__Records for processing__
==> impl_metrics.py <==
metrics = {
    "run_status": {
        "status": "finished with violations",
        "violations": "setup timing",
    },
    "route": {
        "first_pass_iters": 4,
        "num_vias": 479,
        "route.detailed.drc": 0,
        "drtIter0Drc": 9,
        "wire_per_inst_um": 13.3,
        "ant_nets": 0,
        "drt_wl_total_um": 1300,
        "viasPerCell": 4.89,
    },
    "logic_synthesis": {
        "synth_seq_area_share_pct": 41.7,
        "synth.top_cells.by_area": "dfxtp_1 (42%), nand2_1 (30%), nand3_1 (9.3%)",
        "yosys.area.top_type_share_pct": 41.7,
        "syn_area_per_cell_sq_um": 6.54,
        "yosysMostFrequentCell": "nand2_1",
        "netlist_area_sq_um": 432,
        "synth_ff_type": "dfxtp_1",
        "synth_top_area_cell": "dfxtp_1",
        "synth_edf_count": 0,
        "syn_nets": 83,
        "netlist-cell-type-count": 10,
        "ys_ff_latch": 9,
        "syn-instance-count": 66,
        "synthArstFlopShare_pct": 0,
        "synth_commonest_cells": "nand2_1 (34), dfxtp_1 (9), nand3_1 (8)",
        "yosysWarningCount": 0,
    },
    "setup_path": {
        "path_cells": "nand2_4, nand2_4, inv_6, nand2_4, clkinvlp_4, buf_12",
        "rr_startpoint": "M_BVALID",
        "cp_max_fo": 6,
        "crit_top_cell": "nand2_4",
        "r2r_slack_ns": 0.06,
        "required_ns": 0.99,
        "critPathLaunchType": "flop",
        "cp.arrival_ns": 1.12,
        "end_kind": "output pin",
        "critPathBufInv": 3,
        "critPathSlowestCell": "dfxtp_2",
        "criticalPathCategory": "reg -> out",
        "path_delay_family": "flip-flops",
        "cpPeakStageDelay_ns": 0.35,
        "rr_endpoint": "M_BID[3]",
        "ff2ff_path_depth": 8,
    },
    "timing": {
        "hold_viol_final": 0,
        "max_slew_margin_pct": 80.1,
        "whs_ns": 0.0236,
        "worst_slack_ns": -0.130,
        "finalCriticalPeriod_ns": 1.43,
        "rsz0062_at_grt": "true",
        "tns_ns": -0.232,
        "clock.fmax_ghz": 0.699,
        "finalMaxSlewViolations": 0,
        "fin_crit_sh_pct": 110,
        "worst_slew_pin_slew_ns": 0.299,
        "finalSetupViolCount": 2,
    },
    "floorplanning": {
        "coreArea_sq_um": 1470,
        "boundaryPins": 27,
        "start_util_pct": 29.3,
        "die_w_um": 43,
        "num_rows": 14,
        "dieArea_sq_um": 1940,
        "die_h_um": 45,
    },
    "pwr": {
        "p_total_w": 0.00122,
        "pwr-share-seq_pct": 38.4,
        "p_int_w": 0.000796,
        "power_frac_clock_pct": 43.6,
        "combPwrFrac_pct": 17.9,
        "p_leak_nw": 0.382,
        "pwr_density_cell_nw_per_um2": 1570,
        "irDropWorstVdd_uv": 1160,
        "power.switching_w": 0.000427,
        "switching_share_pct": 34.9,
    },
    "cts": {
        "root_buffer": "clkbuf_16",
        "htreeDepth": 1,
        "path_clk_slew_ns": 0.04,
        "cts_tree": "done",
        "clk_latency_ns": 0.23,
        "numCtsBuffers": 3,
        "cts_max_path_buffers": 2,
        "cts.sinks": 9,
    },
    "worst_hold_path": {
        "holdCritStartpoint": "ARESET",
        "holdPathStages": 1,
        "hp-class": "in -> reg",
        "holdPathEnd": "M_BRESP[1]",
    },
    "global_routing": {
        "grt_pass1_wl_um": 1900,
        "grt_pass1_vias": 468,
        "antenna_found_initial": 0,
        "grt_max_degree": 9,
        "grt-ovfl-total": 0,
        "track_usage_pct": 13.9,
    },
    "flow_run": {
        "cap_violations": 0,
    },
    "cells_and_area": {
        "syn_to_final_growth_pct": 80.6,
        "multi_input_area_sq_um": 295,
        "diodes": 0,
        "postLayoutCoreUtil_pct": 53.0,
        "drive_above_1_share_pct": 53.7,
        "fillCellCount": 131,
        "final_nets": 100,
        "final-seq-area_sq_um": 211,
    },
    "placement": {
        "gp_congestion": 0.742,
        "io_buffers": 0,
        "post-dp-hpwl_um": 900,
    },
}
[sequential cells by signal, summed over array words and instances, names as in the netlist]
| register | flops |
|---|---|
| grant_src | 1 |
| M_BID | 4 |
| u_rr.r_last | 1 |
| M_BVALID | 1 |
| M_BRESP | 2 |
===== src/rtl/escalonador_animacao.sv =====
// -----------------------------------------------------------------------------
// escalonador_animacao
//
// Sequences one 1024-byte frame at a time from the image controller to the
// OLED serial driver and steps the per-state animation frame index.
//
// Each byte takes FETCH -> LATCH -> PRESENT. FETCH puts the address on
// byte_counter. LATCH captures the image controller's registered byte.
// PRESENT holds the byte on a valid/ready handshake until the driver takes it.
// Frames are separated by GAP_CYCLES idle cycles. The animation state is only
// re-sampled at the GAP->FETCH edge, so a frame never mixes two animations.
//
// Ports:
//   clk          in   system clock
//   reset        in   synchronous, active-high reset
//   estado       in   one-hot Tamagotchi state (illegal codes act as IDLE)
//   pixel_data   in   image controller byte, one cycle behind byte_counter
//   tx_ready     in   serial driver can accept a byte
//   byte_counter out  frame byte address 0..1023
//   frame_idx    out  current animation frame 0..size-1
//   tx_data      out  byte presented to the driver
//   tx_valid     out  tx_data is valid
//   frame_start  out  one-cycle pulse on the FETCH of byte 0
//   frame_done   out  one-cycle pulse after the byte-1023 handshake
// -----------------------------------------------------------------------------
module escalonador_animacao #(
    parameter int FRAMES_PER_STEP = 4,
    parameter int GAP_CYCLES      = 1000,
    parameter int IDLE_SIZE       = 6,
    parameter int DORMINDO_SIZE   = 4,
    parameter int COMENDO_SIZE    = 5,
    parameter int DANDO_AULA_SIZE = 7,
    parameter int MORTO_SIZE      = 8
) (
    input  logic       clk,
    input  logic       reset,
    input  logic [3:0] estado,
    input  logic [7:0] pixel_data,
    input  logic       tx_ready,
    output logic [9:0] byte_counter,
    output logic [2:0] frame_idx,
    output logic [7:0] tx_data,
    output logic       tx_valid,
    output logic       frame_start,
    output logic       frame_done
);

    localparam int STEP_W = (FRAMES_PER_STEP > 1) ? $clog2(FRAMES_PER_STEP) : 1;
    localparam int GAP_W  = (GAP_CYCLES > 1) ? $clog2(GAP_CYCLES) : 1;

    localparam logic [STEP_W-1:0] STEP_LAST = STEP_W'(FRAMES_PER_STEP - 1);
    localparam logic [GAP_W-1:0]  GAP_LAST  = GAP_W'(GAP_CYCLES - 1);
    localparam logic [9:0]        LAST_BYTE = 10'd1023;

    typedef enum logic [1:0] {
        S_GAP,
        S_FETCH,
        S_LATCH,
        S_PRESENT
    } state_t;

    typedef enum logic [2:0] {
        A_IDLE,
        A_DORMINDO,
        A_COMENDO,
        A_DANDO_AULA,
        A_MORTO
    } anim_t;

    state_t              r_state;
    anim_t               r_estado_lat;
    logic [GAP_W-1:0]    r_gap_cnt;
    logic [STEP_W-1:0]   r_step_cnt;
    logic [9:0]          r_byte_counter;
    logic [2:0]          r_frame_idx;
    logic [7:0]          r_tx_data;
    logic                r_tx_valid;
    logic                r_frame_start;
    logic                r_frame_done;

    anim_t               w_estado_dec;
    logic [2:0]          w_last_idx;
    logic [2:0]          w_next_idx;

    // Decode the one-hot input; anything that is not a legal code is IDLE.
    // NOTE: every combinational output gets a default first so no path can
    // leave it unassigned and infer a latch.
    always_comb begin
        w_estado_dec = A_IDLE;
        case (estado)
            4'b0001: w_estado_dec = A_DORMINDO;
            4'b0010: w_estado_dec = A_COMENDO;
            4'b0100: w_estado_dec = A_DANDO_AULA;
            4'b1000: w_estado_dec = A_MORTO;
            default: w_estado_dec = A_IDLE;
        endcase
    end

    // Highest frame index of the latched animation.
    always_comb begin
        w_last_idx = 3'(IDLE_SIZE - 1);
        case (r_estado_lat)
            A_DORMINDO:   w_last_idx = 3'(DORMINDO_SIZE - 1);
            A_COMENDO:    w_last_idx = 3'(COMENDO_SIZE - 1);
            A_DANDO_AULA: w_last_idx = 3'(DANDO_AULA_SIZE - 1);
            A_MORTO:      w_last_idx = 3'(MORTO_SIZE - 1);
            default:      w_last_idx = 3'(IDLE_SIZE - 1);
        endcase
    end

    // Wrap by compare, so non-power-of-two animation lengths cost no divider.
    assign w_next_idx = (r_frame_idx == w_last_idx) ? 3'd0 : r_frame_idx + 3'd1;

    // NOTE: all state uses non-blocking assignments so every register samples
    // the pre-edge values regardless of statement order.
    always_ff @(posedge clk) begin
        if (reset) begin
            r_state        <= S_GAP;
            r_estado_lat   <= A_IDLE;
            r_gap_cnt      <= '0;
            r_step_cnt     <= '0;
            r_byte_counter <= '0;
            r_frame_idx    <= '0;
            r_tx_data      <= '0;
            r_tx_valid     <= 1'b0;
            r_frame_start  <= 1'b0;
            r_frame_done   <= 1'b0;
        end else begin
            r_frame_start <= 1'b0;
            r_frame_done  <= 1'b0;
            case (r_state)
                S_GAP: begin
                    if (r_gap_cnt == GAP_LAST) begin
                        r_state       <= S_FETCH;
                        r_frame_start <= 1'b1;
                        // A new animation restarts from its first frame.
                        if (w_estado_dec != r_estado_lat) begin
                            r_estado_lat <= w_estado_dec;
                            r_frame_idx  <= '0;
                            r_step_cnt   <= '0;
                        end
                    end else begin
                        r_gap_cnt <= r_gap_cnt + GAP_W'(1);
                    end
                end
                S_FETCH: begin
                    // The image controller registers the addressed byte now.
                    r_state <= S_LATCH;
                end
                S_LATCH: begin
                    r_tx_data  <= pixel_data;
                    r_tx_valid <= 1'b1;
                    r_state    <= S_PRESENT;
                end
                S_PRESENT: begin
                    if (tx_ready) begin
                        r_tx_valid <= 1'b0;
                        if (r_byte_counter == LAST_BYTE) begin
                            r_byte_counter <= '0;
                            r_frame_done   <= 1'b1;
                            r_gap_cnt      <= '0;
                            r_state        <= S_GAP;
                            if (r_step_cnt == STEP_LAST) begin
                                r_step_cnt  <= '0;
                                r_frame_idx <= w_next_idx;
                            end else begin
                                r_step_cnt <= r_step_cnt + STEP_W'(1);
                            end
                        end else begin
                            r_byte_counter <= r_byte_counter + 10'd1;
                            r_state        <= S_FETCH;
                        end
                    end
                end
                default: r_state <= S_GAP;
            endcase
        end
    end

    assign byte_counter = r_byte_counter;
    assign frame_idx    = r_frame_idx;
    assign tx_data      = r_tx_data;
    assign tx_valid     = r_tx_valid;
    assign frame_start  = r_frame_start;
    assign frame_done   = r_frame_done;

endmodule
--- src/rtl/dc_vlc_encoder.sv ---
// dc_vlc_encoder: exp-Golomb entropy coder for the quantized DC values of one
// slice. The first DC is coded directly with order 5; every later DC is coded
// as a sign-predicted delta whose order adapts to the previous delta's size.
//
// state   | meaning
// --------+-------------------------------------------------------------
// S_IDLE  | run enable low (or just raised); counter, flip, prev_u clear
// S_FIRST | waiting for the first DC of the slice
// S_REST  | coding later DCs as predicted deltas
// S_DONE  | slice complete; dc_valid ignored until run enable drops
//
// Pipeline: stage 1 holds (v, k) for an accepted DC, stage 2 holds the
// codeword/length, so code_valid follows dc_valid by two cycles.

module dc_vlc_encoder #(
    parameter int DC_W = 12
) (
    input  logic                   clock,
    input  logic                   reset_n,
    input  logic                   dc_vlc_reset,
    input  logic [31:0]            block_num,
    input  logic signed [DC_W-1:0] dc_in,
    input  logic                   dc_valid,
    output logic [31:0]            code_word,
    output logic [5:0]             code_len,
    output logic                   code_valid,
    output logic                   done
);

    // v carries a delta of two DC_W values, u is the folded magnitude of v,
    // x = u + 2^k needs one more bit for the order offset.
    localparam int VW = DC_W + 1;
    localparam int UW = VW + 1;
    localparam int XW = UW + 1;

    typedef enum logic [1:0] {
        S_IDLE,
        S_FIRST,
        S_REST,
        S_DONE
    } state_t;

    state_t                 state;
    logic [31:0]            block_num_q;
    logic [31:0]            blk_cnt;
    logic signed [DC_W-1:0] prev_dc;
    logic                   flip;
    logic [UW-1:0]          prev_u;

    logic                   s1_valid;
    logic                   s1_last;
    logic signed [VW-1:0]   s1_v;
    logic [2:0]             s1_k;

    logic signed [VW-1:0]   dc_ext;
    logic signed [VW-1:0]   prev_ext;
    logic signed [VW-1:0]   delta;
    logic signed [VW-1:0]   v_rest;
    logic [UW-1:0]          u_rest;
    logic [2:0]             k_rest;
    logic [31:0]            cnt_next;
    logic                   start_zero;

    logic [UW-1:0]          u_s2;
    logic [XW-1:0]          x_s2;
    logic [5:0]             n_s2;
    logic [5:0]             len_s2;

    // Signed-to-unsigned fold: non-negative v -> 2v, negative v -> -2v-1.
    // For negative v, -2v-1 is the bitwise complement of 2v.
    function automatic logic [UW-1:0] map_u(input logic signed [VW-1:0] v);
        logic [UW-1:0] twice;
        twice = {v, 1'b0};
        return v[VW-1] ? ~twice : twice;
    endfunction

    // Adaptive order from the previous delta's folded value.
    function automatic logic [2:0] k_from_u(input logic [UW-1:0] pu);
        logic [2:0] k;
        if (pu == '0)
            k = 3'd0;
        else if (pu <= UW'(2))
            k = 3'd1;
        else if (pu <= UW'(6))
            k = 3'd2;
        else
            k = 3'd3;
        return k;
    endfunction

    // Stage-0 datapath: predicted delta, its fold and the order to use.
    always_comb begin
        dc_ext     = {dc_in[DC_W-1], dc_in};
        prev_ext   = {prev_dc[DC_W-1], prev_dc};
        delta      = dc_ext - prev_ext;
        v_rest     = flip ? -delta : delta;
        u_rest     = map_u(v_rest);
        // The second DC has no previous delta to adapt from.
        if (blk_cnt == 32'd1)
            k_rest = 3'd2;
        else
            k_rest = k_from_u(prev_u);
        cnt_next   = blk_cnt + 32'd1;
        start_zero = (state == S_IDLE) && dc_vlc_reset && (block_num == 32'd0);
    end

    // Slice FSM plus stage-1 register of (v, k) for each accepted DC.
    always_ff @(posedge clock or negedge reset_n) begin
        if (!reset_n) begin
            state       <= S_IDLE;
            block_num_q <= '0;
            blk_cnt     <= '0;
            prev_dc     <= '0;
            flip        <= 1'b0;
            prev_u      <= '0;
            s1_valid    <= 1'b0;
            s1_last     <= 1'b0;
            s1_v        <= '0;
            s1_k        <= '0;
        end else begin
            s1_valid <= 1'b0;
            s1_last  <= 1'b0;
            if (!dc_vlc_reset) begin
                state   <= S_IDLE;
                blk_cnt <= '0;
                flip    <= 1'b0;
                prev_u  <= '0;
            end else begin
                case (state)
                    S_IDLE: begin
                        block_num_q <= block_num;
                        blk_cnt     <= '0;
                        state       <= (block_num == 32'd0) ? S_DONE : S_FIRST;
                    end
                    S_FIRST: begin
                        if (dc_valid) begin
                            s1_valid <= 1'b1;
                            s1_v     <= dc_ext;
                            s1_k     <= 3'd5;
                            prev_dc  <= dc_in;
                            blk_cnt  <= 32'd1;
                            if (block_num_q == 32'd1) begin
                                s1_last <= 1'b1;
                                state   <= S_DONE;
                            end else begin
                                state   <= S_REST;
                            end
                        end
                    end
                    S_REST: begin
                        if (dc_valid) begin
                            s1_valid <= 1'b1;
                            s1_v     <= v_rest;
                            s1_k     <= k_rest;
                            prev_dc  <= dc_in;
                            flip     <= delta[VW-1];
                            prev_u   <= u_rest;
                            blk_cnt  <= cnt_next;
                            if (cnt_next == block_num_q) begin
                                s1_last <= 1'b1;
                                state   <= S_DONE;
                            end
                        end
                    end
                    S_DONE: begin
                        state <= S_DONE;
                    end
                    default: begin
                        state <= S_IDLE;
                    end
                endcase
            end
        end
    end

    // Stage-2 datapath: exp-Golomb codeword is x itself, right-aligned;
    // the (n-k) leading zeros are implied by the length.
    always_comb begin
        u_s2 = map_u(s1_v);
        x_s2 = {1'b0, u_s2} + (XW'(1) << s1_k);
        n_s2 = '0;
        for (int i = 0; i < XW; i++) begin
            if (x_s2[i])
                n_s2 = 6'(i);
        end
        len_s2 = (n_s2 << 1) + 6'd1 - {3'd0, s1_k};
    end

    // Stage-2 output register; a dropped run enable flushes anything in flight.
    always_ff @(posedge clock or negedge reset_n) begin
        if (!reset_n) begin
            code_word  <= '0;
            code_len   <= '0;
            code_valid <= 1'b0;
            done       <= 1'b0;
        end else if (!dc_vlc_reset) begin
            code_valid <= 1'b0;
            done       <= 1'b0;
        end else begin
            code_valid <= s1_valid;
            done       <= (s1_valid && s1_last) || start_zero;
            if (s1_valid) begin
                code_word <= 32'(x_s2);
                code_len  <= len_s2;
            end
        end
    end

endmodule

* * *

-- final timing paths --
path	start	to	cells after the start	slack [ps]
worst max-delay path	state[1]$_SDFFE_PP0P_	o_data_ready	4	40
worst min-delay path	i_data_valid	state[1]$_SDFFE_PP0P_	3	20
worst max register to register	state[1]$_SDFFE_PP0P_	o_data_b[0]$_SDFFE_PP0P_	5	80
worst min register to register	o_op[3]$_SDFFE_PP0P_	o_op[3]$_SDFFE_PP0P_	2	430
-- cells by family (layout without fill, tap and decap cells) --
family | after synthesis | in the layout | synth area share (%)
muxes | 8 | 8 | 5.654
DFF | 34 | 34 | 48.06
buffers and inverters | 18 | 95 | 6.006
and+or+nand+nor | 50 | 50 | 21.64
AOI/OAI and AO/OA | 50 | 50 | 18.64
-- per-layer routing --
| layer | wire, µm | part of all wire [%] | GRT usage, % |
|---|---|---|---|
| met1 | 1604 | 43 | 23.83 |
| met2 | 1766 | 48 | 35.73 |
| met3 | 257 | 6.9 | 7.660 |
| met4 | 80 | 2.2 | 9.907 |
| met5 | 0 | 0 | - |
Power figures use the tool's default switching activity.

__Exercise__
Only the lines from the one containing "43 | 23.83 |" through the one containing "Power figures use" are to be retyped, both boundary lines included, with no other material.

__Expected answer__
| met1 | 1604 | 43 | 23.83 |
| met2 | 1766 | 48 | 35.73 |
| met3 | 257 | 6.9 | 7.660 |
| met4 | 80 | 2.2 | 9.907 |
| met5 | 0 | 0 | - |
Power figures use the tool's default switching activity.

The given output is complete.